LibreOffice Calc did not warn me that the added ‘protection’ is useless against users who can use a text editor. It did not warn me that this kind of restrictions is unfriendly and harmful regardless of them being effective.

The reason why I learned about this antifeature is that I once received a spreadsheet document and wanted to learn how its formulas worked. I converted it to ODF using LibreOffice and used jar and sed to change the ‘protection’ password. I learned more than I expected to from that document.

While all complete OpenDocument implementations have this problem, I name LibreOffice specifically here since I use it and recommend for other reasons. This antifeature probably comes from OpenOffice.org or StarOffice which cloned it and other bugs from other proprietary office software.

Like PDF, OpenDocument supports encryption which is unrelated to the discussed restriction.

FontForge

TrueType fonts have metadata flags specifying if a font editor should allow users to modify or embed the font. FontForge supports modifying that metadata and warns the user when opening a font containing it.

The setting responsible for this is ‘Element’ → ‘Font Info’ → ‘OS/2’ → ‘Embeddable’, opening a TrueType font with that value set to ‘Never Embed/No Editing’ shows a dialog box with the following message:

This font is marked with an FSType of 2 (Restricted License). That means it is not editable without the permission of the legal owner.

Do you have such permission?

Accepting it, the program allows me to modify my font and change that setting. I haven’t felt mislead into considering it an effective restriction, unlike when using LibreOffice or pdftk.

DRM and software freedom

All generic DRM issues apply here; I think there are more specific problems when it is used in works edited using free software:

  • these restrictions make studying or modifying the work harder; LibreOffice and unpatched pdftk don’t suggest a way of solving this
  • programs offering options to restrict works made using them usually mislead users into believing that that snake oil is secure
  • it legitimizes preventing users from studying or modifying the digital works that they receive

While all cultural works should be free, these issues apply to functional works like fonts, spreadsheets (non-hacker’s programs), research articles or documentation, for which the freedoms of free software can be most clearly applied.

Solution

Free software that we develop should have no antifeatures. If we find a free program with DRM, we should fix it, like Debian fixed pdftk. Software distributions should have explicit policies against DRM; the No Malware section of the Free System Distribution Guidelines would be appropriate if it was implemented and more widely promoted.

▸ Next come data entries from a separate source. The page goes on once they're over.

--- config.mk ---
export PLATFORM = sky130hd
export DESIGN_NAME = fetch_ctrl
export DESIGN_NICKNAME = d
export VERILOG_FILES = /design/src/rtl/fetch_ctrl.sv
export SDC_FILE = /design/constraint.sdc
export NUM_CORES = 1
export LEC_CHECK = 0
export CORE_MARGIN = 2
export CORE_UTILIZATION = 40
export CTS_CLUSTER_SIZE = 16
export DETAILED_ROUTE_END_ITERATION = 6
export SLEW_MARGIN = 20
export SYNTH_ARGS = -nofsm -noshare
export SYNTH_HDL_FRONTEND = slang
export SYNTH_SLANG_ARGS = --single-unit
--- constraint.sdc ---
create_clock -name clk -period 4.8 [get_ports clk]
set_input_delay 0.72 -clock clk [delete_from_list [all_inputs] [get_ports clk]]
set_output_delay 0.72 -clock clk [all_outputs]
set_load 0.005 [all_outputs]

Free software is better: skilled users can fix it and share the changes that allow users to control their own computers.

Missing source code for non-software works in free GNU/Linux distributions

Most software cannot be edited without a source, making source availability necessary for software freedom. Free GNU/Linux distributions have an explicit requirement to provide sources of included software. Despite this, they include works without source. I do believe this is practically acceptable, while it restricts potential uses of the software and limits our ability to reason about software freedom.

The source

Section 1 of the GNU General Public License, version 3, defines the source code of a work as ‘the preferred form of the work for making modifications to it’. This definition is also used outside of the GPL.

However, only the author of the program can know if the given text is the source. C ‘source’ code is usually the source of the program compiled from it, while it isn’t if it was generated from a Bison parser. (Free software projects sometimes do accidentally omit the source for such files.)

Let’s simplify the issue: a source is a form of the work that a skilled user can reasonably modify. Some works, usually not C programs, are distributed in modifiable forms that might be compiled from forms that the author prefers more for editing. (Some generated parsers do get modified, making GPL compliance for them slightly harder.)

(For GPL compliance there is a more important issue of the corresponding source for a non-source work which is certainly harder than deciding if a work is just the source. It is beyond the scope of this essay.)

I believe these issues are trivial in case of C programs like printer drivers that inspired the free software philosophy and rules. For other works, deciding if a form is the source is probably impossible if the software was distributed.

Fonts

Fonts are ‘information for practical use’. They describe the shapes and metrics of letters and symbols, editing them is useful to support minority languages or special symbols needed in computer science. Now most fonts are vector or outline fonts in formats like TrueType. Bitmap fonts have different practical and legal issues.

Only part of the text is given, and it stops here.